郑师师的话像是一把刀,狠狠地插进了高玄澈的心里。
高玄澈看着郑师师,眼神中充满了失望和愤怒。
“够了!郑师师,你看看你现在的样子,简直就像一个泼妇!本王真是看错你了!”
高玄澈的话像是一盆冷水,瞬间浇灭了郑师师的怒火。
她看着高玄澈,眼神中充满了不可置信和绝望。
“你…你竟然这么说我…”
郑师师的身体微微颤抖着,仿佛随时都会倒下。
高玄澈却只是冷冷地看了她一眼,然后转身离开。
“本王真是受够了,你好自为之吧!”
郑师师看着高玄澈离去的背影,心里不由得泛起一阵悲痛。
她知道,自己这次是真的失去了高玄澈的心。
她跌坐在地上,双手捂着脸,泪水从指缝间滑落。
“为什么?为什么会变成这样…”
郑师师的声音充满了绝望和悲伤,仿佛要将整个王府都淹没在她的痛苦之中。
郑师师坐在地上,看着高玄澈离去的背影,心中充满了怨恨。她知道,自己不能就这样输掉。
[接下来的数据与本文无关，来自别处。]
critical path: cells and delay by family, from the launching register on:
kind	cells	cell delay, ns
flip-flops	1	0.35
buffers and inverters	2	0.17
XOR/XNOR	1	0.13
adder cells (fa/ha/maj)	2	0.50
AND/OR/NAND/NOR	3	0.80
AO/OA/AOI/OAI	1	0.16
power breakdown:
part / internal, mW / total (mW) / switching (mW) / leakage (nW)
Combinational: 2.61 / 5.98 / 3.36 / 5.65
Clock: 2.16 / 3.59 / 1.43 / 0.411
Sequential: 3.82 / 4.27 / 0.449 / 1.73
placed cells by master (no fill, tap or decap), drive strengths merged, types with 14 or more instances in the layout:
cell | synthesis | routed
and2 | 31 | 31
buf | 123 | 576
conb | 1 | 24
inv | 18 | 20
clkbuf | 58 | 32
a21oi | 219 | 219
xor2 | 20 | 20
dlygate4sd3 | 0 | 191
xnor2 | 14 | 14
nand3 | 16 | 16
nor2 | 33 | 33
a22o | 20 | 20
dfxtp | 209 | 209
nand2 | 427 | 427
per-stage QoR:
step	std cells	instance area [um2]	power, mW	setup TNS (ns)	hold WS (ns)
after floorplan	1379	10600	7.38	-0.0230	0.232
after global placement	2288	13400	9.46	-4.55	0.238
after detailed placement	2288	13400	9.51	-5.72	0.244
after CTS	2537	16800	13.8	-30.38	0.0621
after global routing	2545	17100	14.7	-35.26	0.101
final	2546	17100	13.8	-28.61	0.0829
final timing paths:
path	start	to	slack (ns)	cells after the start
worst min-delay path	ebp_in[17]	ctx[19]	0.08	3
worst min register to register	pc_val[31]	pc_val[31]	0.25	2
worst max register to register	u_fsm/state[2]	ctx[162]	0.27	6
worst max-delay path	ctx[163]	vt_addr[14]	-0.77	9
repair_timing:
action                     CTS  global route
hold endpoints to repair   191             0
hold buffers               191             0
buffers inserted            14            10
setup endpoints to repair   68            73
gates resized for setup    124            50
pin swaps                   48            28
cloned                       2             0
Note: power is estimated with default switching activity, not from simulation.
**src/rtl/dpa_pkg.sv**
```systemverilog
package dpa_pkg;

    // Which port currently owns a contested location.
    typedef enum logic [1:0] {
        OWN_NONE  = 2'b00,
        OWN_LEFT  = 2'b01,
        OWN_RIGHT = 2'b10
    } owner_e;

    // Per-port view used by the arbiter core.
    typedef struct packed {
        logic sel;
        logic fresh;   // request arrived this cycle
    } port_stat_t;

    // The port whose request is older wins; simultaneous arrival goes left.
    function automatic owner_e pick_winner(input port_stat_t l, input port_stat_t r);
        if (l.fresh && !r.fresh) begin
            return OWN_RIGHT;
        end
        return OWN_LEFT;
    endfunction

endpackage

```
**src/rtl/dpa_port_track.sv**
```systemverilog
module dpa_port_track #(
    parameter int ADDR_W = 13
) (
    input  logic              clk,
    input  logic              rst,
    input  logic              sel,
    input  logic [ADDR_W-1:0] addr,
    output dpa_pkg::port_stat_t stat
);
    logic              sel_q;
    logic [ADDR_W-1:0] addr_q;

    always_ff @(posedge clk) begin
        if (rst) begin
            sel_q  <= 1'b0;
            addr_q <= '0;
        end else begin
            sel_q  <= sel;
            addr_q <= addr;
        end
    end

    always_comb begin
        stat.sel   = sel;
        stat.fresh = sel && (!sel_q || (addr != addr_q));
    end
endmodule

```
**src/rtl/dpa_arb_core.sv**
```systemverilog
module dpa_arb_core #(
    parameter int ADDR_W = 13
) (
    input  logic                clk,
    input  logic                rst,
    input  logic                enable,
    input  dpa_pkg::port_stat_t l_stat,
    input  dpa_pkg::port_stat_t r_stat,
    input  logic [ADDR_W-1:0]   l_addr,
    input  logic [ADDR_W-1:0]   r_addr,
    output dpa_pkg::owner_e     owner
);
    import dpa_pkg::*;

    owner_e            grant_q;
    logic [ADDR_W-1:0] held_addr_q;
    logic              collide;
    logic              winner_done;
    owner_e            fresh_pick;

    always_comb begin
        collide     = l_stat.sel && r_stat.sel && (l_addr == r_addr);
        fresh_pick  = pick_winner(l_stat, r_stat);
        winner_done = 1'b0;
        case (grant_q)
            OWN_LEFT:  winner_done = !l_stat.sel || (l_addr != held_addr_q);
            OWN_RIGHT: winner_done = !r_stat.sel || (r_addr != held_addr_q);
            default:   winner_done = 1'b0;
        endcase
        if (!enable) begin
            owner = OWN_NONE;
        end else if (grant_q != OWN_NONE) begin
            owner = grant_q;
        end else if (collide) begin
            owner = fresh_pick;
        end else begin
            owner = OWN_NONE;
        end
    end

    always_ff @(posedge clk) begin
        if (rst || !enable) begin
            grant_q     <= OWN_NONE;
            held_addr_q <= '0;
        end else if (grant_q == OWN_NONE) begin
            if (collide) begin
                grant_q     <= fresh_pick;
                held_addr_q <= l_addr;
            end
        end else if (winner_done) begin
            grant_q <= OWN_NONE;
        end
    end
endmodule

```
**src/rtl/dpa_wr_gate.sv**
```systemverilog
module dpa_wr_gate (
    input  logic clk,
    input  logic rst,
    input  logic follower,
    input  logic sel,
    input  logic wr,
    input  logic busy_int_n,
    input  logic busy_ext_n,
    output logic busy_n,
    output logic wr_go
);
    logic ext_q;   // external busy was released in the previous cycle

    always_ff @(posedge clk) begin
        if (rst) begin
            ext_q <= 1'b0;
        end else begin
            ext_q <= busy_ext_n;
        end
    end

    always_comb begin
        if (rst) begin
            busy_n = 1'b1;
            wr_go  = 1'b0;
        end else if (follower) begin
            busy_n = busy_ext_n;
            wr_go  = sel && wr && busy_ext_n && ext_q;
        end else begin
            busy_n = busy_int_n;
            wr_go  = sel && wr && busy_int_n;
        end
    end
endmodule

```
**src/rtl/dp_collision_arbiter.sv**
```systemverilog
module dp_collision_arbiter #(
    parameter int ADDR_W = 13
) (
    input  logic              clk,
    input  logic              rst,
    input  logic              follower_mode,
    input  logic              l_sel,
    input  logic              l_wr,
    input  logic [ADDR_W-1:0] l_addr,
    input  logic              r_sel,
    input  logic              r_wr,
    input  logic [ADDR_W-1:0] r_addr,
    input  logic              l_busy_in_n,
    input  logic              r_busy_in_n,
    output logic              l_busy_n,
    output logic              r_busy_n,
    output logic              l_wr_go,
    output logic              r_wr_go
);
    import dpa_pkg::*;

    localparam int NPORT = 2;

    logic [NPORT-1:0]  sel_v;
    logic [NPORT-1:0]  wr_v;
    logic [NPORT-1:0]  ext_v;
    logic [NPORT-1:0]  int_v;
    logic [NPORT-1:0]  busy_v;
    logic [NPORT-1:0]  go_v;
    logic [ADDR_W-1:0] addr_v [NPORT];
    port_stat_t        stat_v [NPORT];
    owner_e            owner;

    assign sel_v     = {r_sel, l_sel};
    assign wr_v      = {r_wr, l_wr};
    assign ext_v     = {r_busy_in_n, l_busy_in_n};
    assign addr_v[0] = l_addr;
    assign addr_v[1] = r_addr;

    // A port is held off when the other port owns the location.
    assign int_v[0] = (owner != OWN_RIGHT);
    assign int_v[1] = (owner != OWN_LEFT);

    dpa_arb_core #(.ADDR_W(ADDR_W)) u_core (
        .clk    (clk),
        .rst    (rst),
        .enable (!follower_mode),
        .l_stat (stat_v[0]),
        .r_stat (stat_v[1]),
        .l_addr (l_addr),
        .r_addr (r_addr),
        .owner  (owner)
    );

    for (genvar p = 0; p < NPORT; p++) begin : g_port
        dpa_port_track #(.ADDR_W(ADDR_W)) u_track (
            .clk  (clk),
            .rst  (rst),
            .sel  (sel_v[p]),
            .addr (addr_v[p]),
            .stat (stat_v[p])
        );
        dpa_wr_gate u_gate (
            .clk        (clk),
            .rst        (rst),
            .follower   (follower_mode),
            .sel        (sel_v[p]),
            .wr         (wr_v[p]),
            .busy_int_n (int_v[p]),
            .busy_ext_n (ext_v[p]),
            .busy_n     (busy_v[p]),
            .wr_go      (go_v[p])
        );
    end

    assign l_busy_n = busy_v[0];
    assign r_busy_n = busy_v[1];
    assign l_wr_go  = go_v[0];
    assign r_wr_go  = go_v[1];
endmodule

```
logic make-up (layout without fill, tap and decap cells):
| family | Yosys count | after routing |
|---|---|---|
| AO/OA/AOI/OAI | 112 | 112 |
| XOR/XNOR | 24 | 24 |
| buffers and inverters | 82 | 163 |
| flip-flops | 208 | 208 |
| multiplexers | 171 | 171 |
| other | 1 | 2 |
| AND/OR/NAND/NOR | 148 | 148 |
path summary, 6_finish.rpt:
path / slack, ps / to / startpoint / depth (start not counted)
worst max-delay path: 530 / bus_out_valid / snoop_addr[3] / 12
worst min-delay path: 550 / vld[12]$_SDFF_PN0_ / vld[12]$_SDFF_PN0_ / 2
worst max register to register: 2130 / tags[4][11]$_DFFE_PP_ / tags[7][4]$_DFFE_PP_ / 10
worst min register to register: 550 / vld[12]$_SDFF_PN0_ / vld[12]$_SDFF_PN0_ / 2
--- src/rtl/iv_half_regs.sv ---
module iv_half_regs #(
  parameter int HALF_W     = 64,
  parameter int NUM_HALVES = 2,
  localparam int IV_W      = HALF_W * NUM_HALVES
) (
  input  logic                  clk,
  input  logic                  rst_n,
  input  logic [NUM_HALVES-1:0] wr_en,
  input  logic [HALF_W-1:0]     wdata,
  input  logic                  load_all,
  input  logic [IV_W-1:0]       load_data,
  output logic [IV_W-1:0]       iv_q,
  output logic                  iv_full
);
  logic [NUM_HALVES-1:0] loaded_q;

  for (genvar h = 0; h < NUM_HALVES; h++) begin : g_half
    logic [HALF_W-1:0] half_d;
    logic              half_en;
    logic              ld_d;

    always_comb begin
      half_en = load_all | wr_en[h];
      half_d  = load_all ? load_data[h*HALF_W +: HALF_W] : wdata;
      ld_d    = loaded_q[h] | load_all | wr_en[h];
    end

    always_ff @(posedge clk or negedge rst_n) begin
      if (!rst_n) begin
        iv_q[h*HALF_W +: HALF_W] <= '0;
        loaded_q[h]              <= 1'b0;
      end else begin
        if (half_en) iv_q[h*HALF_W +: HALF_W] <= half_d;
        loaded_q[h] <= ld_d;
      end
    end
  end

  assign iv_full = &loaded_q;

  p_engine_load_r6: assert property (@(posedge clk) disable iff (!rst_n)
    load_all |=> (iv_q == $past(load_data)));

  p_idle_hold_r3: assert property (@(posedge clk) disable iff (!rst_n)
    (!load_all && wr_en == '0) |=> $stable(iv_q));
endmodule

--- src/rtl/iv_phase_ctrl.sv ---
module iv_phase_ctrl
  import iv_ctx_pkg::*;
(
  input  logic clk,
  input  logic rst_n,
  input  logic cbc_sel,
  input  logic iv_full,
  input  logic eng_start,
  input  logic eng_finish,
  output logic busy,
  output logic done,
  output logic finish_ok
);
  phase_e phase_q, phase_d;
  logic   start_ok;

  always_comb begin
    start_ok  = eng_start && cbc_sel && iv_full && (phase_q != PH_RUN);
    finish_ok = eng_finish && (phase_q == PH_RUN);
    phase_d   = phase_q;
    if (start_ok)       phase_d = PH_RUN;
    else if (finish_ok) phase_d = PH_DONE;
  end

  always_ff @(posedge clk or negedge rst_n) begin
    if (!rst_n) phase_q <= PH_IDLE;
    else        phase_q <= phase_d;
  end

  assign busy = (phase_q == PH_RUN);
  assign done = (phase_q == PH_DONE);

  p_start_gate_r5: assert property (@(posedge clk) disable iff (!rst_n)
    (!busy && !(eng_start && cbc_sel && iv_full)) |=> !busy);

  p_finish_done_r6: assert property (@(posedge clk) disable iff (!rst_n)
    (busy && eng_finish) |=> (done && !busy));

  p_start_clears_done_r10: assert property (@(posedge clk) disable iff (!rst_n)
    $rose(busy) |-> !done);

  p_stray_finish_r11: assert property (@(posedge clk) disable iff (!rst_n)
    (!busy && !eng_start) |=> $stable(done));
endmodule

--- src/rtl/iv_err_flags.sv ---
module iv_err_flags (
  input  logic clk,
  input  logic rst_n,
  input  logic set_ctx,
  input  logic set_early,
  input  logic clr_ctx,
  input  logic clr_early,
  output logic ctx_q,
  output logic early_q
);
  logic ctx_d, early_d;

  always_comb begin
    ctx_d   = set_ctx   | (ctx_q   & ~clr_ctx);
    early_d = set_early | (early_q & ~clr_early);
  end

  always_ff @(posedge clk or negedge rst_n) begin
    if (!rst_n) begin
      ctx_q   <= 1'b0;
      early_q <= 1'b0;
    end else begin
      ctx_q   <= ctx_d;
      early_q <= early_d;
    end
  end

  p_ctx_sticky_r9: assert property (@(posedge clk) disable iff (!rst_n)
    (ctx_q && !clr_ctx) |=> ctx_q);

  p_early_sticky_r9: assert property (@(posedge clk) disable iff (!rst_n)
    (early_q && !clr_early) |=> early_q);
endmodule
她要想办法,让叶朝颜和那个孩子付出代价。
而另一边潇湘院的叶朝颜刚刚喝完碗里的燕窝,突然右手脱力,白色瓷勺摔到了地上,四分五裂。
“哎呦,主子,没伤到你吧?”荷蕊赶紧过来扶起叶朝颜,一脸担忧地看着她。
叶朝颜轻轻摇了摇头,示意自己没事。
另一边的海棠已经安排小丫鬟抓紧把碎掉的瓷勺收拾干净,以免叶朝颜踩到受伤。
叶朝颜坐在床边,右手依旧软绵绵的使不上力气,她的心中涌起一股不安。
“荷蕊,你去请个大夫来,我这心里总是七上八下的,怕是孩子有什么不妥。”
荷蕊闻言,不敢耽搁,立刻吩咐人去请大夫。不一会儿,大夫匆匆赶来,为叶朝颜把脉诊断。
一番望闻问切之后,大夫缓缓开口,“恭喜叶侍妾,胎儿并无大碍,只是您身子有些虚弱,需要好好调养。”
叶朝颜闻言,心中的大石这才落地。她吩咐荷蕊送大夫出去,又赏了大夫不少银两。
“主子,您就是太紧张了,什么事情都没有,而且奴婢老家有句话,叫岁岁平安,这摔碎了东西啊,意味着您跟小主子都岁岁平安!”